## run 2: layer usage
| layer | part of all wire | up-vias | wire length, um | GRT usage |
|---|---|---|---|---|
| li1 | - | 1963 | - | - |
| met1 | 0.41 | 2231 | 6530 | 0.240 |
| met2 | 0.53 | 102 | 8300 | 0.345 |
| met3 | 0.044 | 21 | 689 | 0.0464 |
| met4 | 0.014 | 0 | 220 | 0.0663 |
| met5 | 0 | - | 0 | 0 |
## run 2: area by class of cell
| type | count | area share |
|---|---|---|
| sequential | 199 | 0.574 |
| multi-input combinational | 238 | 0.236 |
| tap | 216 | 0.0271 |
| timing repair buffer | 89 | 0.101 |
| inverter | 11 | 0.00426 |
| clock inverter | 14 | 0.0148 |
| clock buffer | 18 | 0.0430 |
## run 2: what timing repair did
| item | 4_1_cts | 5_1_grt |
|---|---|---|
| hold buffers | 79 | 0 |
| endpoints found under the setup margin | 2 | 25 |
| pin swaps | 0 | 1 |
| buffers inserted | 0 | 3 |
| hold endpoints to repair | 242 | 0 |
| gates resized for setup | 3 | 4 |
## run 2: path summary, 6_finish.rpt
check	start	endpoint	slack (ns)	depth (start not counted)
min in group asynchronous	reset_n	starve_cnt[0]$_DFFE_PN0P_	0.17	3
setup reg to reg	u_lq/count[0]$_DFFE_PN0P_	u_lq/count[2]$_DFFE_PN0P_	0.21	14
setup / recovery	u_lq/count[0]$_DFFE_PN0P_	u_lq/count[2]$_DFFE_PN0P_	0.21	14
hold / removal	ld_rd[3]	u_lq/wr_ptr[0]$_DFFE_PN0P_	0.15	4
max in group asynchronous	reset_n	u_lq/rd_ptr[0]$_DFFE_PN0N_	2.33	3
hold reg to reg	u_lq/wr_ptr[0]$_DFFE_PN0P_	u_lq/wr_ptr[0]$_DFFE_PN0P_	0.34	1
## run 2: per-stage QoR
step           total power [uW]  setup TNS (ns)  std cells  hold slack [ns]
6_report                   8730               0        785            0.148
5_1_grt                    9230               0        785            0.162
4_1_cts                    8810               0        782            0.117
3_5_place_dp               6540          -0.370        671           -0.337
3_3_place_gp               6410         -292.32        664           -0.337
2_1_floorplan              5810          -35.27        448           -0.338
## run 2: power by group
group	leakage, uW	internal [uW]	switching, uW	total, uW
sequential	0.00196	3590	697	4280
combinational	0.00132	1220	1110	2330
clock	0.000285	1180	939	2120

•••

In the material above, find each line that contains the word "clock", and select it.

* **Problem solution**:
| clock inverter | 14 | 0.0148 |
| clock buffer | 18 | 0.0430 |
clock	0.000285	1180	939	2120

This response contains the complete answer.